Task: Nothing but the lines from the one with "worst min-delay path: arst_n" down to the one with "area share |" should be returned, exactly and with both ends included, from the material below.

Provided information:
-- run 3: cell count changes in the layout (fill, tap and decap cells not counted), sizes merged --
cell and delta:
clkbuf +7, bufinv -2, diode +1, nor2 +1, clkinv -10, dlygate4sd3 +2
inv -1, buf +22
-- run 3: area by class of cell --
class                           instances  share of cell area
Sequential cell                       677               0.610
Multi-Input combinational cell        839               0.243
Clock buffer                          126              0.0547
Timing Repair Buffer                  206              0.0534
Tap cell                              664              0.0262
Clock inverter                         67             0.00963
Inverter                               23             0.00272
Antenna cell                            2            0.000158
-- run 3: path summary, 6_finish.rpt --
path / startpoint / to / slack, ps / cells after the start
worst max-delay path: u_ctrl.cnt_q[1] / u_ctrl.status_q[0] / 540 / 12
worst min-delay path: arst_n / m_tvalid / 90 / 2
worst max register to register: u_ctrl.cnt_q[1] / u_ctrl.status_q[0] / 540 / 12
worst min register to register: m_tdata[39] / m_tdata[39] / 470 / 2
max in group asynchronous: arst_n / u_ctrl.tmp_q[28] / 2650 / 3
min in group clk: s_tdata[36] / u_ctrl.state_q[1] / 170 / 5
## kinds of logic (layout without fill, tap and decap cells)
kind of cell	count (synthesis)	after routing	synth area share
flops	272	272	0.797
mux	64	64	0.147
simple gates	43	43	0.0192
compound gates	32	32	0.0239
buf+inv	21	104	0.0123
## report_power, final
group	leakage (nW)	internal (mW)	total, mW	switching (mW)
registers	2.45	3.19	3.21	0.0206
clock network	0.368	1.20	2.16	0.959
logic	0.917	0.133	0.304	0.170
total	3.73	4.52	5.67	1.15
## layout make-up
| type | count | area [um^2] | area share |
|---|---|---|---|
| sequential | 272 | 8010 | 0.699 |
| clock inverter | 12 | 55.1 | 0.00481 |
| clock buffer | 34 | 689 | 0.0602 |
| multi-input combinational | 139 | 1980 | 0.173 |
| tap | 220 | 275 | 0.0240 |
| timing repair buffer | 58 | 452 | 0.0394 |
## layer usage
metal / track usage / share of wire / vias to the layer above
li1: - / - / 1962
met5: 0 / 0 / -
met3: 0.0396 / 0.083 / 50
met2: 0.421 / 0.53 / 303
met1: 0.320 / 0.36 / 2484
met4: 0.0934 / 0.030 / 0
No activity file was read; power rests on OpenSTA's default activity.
--- src/rtl/mroq_pkg.sv ---
package mroq_pkg;

  // item modes
  localparam logic [1:0] MODE_POST   = 2'd0;
  localparam logic [1:0] MODE_SERIAL = 2'd1;
  localparam logic [1:0] MODE_USB    = 2'd2;

  // usb midi cable used for every packet
  localparam logic [3:0] CABLE_NUMBER = 4'd0;

  typedef struct packed {
    logic [1:0] mode;
    logic [7:0] status_byte;
    logic [7:0] data_one;
    logic [7:0] data_two;
    logic       usb_enable;
  } evt_t;

  typedef struct packed {
    logic       serial_valid;
    logic [7:0] serial_byte;
    logic       usb_valid;
    logic [3:0] code_index;
    logic [3:0] cable_number;
    logic [7:0] packet_status;
    logic [7:0] packet_data_one;
    logic [7:0] packet_data_two;
  } res_t;

endpackage

--- src/rtl/mroq_evt_if.sv ---
interface mroq_evt_if;
  logic              valid;
  logic              ready;
  mroq_pkg::evt_t    payload;

  modport source(output valid, output payload, input ready);
  modport sink(input valid, input payload, output ready);
endinterface

--- src/rtl/mroq_res_if.sv ---
interface mroq_res_if;
  logic              valid;
  logic              ready;
  mroq_pkg::res_t    payload;

  modport source(output valid, output payload, input ready);
  modport sink(input valid, input payload, output ready);
endinterface

--- src/rtl/midi_out_running_status_queue.sv ---
// post item: states S_D1 and S_D2 follow the accept, the serial ring takes one byte per cycle
// tick item: the ring read is registered at the accept, and S_OUT loads the result
// one item at a time: a new item is accepted only in S_IDLE, once the last result is loaded
// reset clears indices, last status and the output valid flag; ring contents are not
// cleared and need no clearing pass, since only written entries are ever used
module midi_out_running_status_queue #(
  parameter int SERIAL_DEPTH = 32,
  parameter int USB_DEPTH    = 8
) (
  input  logic           clk,
  input  logic           rst,
  mroq_evt_if.sink       evt,
  mroq_res_if.source     res
);

  localparam int SAW = $clog2(SERIAL_DEPTH);
  localparam int UAW = $clog2(USB_DEPTH);

  typedef enum logic [1:0] {S_IDLE, S_D1, S_D2, S_OUT} state_t;

  state_t         state;
  logic [SAW-1:0] srd;
  logic [SAW-1:0] swr;
  logic [UAW-1:0] urd;
  logic [UAW-1:0] uwr;
  logic [7:0]     last_status;
  logic [1:0]     op;
  logic           hit;
  logic [7:0]     d1;
  logic [7:0]     d2;

  logic           accept;
  logic           out_load;
  logic           s_we;
  logic [7:0]     s_wdata;
  logic           s_re;
  logic [7:0]     s_rdata;
  logic           u_we;
  logic           u_re;
  logic [23:0]    u_rdata;
  mroq_pkg::res_t res_next;

  function automatic logic [SAW-1:0] s_inc(input logic [SAW-1:0] i);
    return (i == SAW'(SERIAL_DEPTH - 1)) ? '0 : i + 1'b1;
  endfunction

  function automatic logic [UAW-1:0] u_inc(input logic [UAW-1:0] i);
    return (i == UAW'(USB_DEPTH - 1)) ? '0 : i + 1'b1;
  endfunction

  assign evt.ready = (state == S_IDLE);
  assign accept    = evt.valid && evt.ready;
  assign out_load  = ((state == S_D2) || (state == S_OUT)) && (!res.valid || res.ready);

  // ring port control
  always_comb begin
    s_we    = 1'b0;
    s_wdata = d1;
    u_we    = 1'b0;
    if (accept && (evt.payload.mode == mroq_pkg::MODE_POST)) begin
      u_we    = evt.payload.usb_enable;
      s_we    = (evt.payload.status_byte != last_status);
      s_wdata = evt.payload.status_byte;
    end
    if (state == S_D1) begin
      s_we    = 1'b1;
      s_wdata = d1;
    end
    if (state == S_D2) begin
      s_we    = 1'b1;
      s_wdata = d2;
    end
    s_re = accept && (evt.payload.mode == mroq_pkg::MODE_SERIAL);
    u_re = accept && (evt.payload.mode == mroq_pkg::MODE_USB);
  end

  mroq_ram #(.WIDTH(8), .DEPTH(SERIAL_DEPTH)) u_serial_ring (
    .clk   (clk),
    .we    (s_we),
    .waddr (swr),
    .wdata (s_wdata),
    .re    (s_re),
    .raddr (srd),
    .rdata (s_rdata)
  );

  mroq_ram #(.WIDTH(24), .DEPTH(USB_DEPTH)) u_usb_ring (
    .clk   (clk),
    .we    (u_we),
    .waddr (uwr),
    .wdata ({evt.payload.status_byte, evt.payload.data_one, evt.payload.data_two}),
    .re    (u_re),
    .raddr (urd),
    .rdata (u_rdata)
  );

  // result assembly from the latched op and ring read data
  always_comb begin
    res_next              = '0;
    res_next.cable_number = mroq_pkg::CABLE_NUMBER;
    case (op)
      mroq_pkg::MODE_SERIAL: begin
        if (hit) begin
          res_next.serial_valid = 1'b1;
          res_next.serial_byte  = s_rdata;
        end
      end
      mroq_pkg::MODE_USB: begin
        if (hit) begin
          res_next.usb_valid       = 1'b1;
          res_next.code_index      = u_rdata[23:20];
          res_next.packet_status   = u_rdata[23:16];
          res_next.packet_data_one = u_rdata[15:8];
          res_next.packet_data_two = u_rdata[7:0];
        end
      end
      default: begin
      end
    endcase
  end

  // sequencer, indices and output register
  always_ff @(posedge clk) begin
    if (rst) begin
      state       <= S_IDLE;
      srd         <= '0;
      swr         <= '0;
      urd         <= '0;
      uwr         <= '0;
      last_status <= '0;
      res.valid   <= 1'b0;
    end else begin
      if (out_load) begin
        res.valid   <= 1'b1;
        res.payload <= res_next;
      end else if (res.ready) begin
        res.valid <= 1'b0;
      end

      unique case (state)
        S_IDLE: begin
          if (accept) begin
            op <= evt.payload.mode;
            d1 <= evt.payload.data_one;
            d2 <= evt.payload.data_two;
            case (evt.payload.mode)
              mroq_pkg::MODE_POST: begin
                if (evt.payload.usb_enable) begin
                  uwr <= u_inc(uwr);
                end
                if (evt.payload.status_byte != last_status) begin
                  last_status <= evt.payload.status_byte;
                  swr         <= s_inc(swr);
                end
                state <= S_D1;
              end
              mroq_pkg::MODE_SERIAL: begin
                hit <= (srd != swr);
                if (srd != swr) begin
                  srd <= s_inc(srd);
                end
                state <= S_OUT;
              end
              mroq_pkg::MODE_USB: begin
                hit <= (urd != uwr);
                if (urd != uwr) begin
                  urd <= u_inc(urd);
                end
                state <= S_OUT;
              end
              default: begin
                state <= S_OUT;
              end
            endcase
          end
        end
        S_D1: begin
          swr   <= s_inc(swr);
          state <= S_D2;
        end
        S_D2: begin
          swr   <= s_inc(swr);
          state <= out_load ? S_IDLE : S_OUT;
        end
        S_OUT: begin
          if (out_load) begin
            state <= S_IDLE;
          end
        end
        default: begin
          state <= S_IDLE;
        end
      endcase
    end
  end

endmodule
--- src/rtl/gcfb_pkg.sv ---
// ----------------------------------------------------------------------------
// gcfb_pkg
// Shared field widths and controller/datapath interface types for the
// greedy conflict-free binning unit.
// ----------------------------------------------------------------------------
package gcfb_pkg;

	// fixed field widths of the input and result words
	localparam int ATOM_W  = 6;
	localparam int MASK_W  = 64;
	localparam int BIN_W   = 6;
	localparam int COUNT_W = 7;

	// commands from controller to datapath
	typedef struct packed {
		logic load;   // capture the input word
		logic scan;   // issue a bin read and check the previous one
		logic place;  // write the atom into the chosen bin, post result
	} ctl_cmd_t;

	// status from datapath to controller
	typedef struct packed {
		logic hit;        // checked bin holds no conflicting atom
		logic exhausted;  // last open bin checked without a fit
	} ctl_sts_t;

endpackage

--- src/rtl/gcfb_ram.sv ---
// ----------------------------------------------------------------------------
// gcfb_ram
// Generic single write port, single read port RAM with registered read data.
// ----------------------------------------------------------------------------
module gcfb_ram #(
	parameter int WIDTH = 64,
	parameter int DEPTH = 64
) (
	input  logic                                      clk,
	input  logic                                      we,
	input  logic [(DEPTH > 1 ? $clog2(DEPTH) : 1)-1:0] waddr,
	input  logic [WIDTH-1:0]                          wdata,
	input  logic [(DEPTH > 1 ? $clog2(DEPTH) : 1)-1:0] raddr,
	output logic [WIDTH-1:0]                          rdata
);

	logic [WIDTH-1:0] mem_q [DEPTH];
	logic [WIDTH-1:0] rdata_q;

	// write port
	always_ff @(posedge clk) begin
		if (we) begin
			mem_q[waddr] <= wdata;
		end
	end

	// registered read port
	always_ff @(posedge clk) begin
		rdata_q <= mem_q[raddr];
	end

	assign rdata = rdata_q;

endmodule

Response below:
worst min-delay path: arst_n / m_tvalid / 90 / 2
worst max register to register: u_ctrl.cnt_q[1] / u_ctrl.status_q[0] / 540 / 12
worst min register to register: m_tdata[39] / m_tdata[39] / 470 / 2
max in group asynchronous: arst_n / u_ctrl.tmp_q[28] / 2650 / 3
min in group clk: s_tdata[36] / u_ctrl.state_q[1] / 170 / 5
## kinds of logic (layout without fill, tap and decap cells)
kind of cell	count (synthesis)	after routing	synth area share
flops	272	272	0.797
mux	64	64	0.147
simple gates	43	43	0.0192
compound gates	32	32	0.0239
buf+inv	21	104	0.0123
## report_power, final
group	leakage (nW)	internal (mW)	total, mW	switching (mW)
registers	2.45	3.19	3.21	0.0206
clock network	0.368	1.20	2.16	0.959
logic	0.917	0.133	0.304	0.170
total	3.73	4.52	5.67	1.15
## layout make-up
| type | count | area [um^2] | area share |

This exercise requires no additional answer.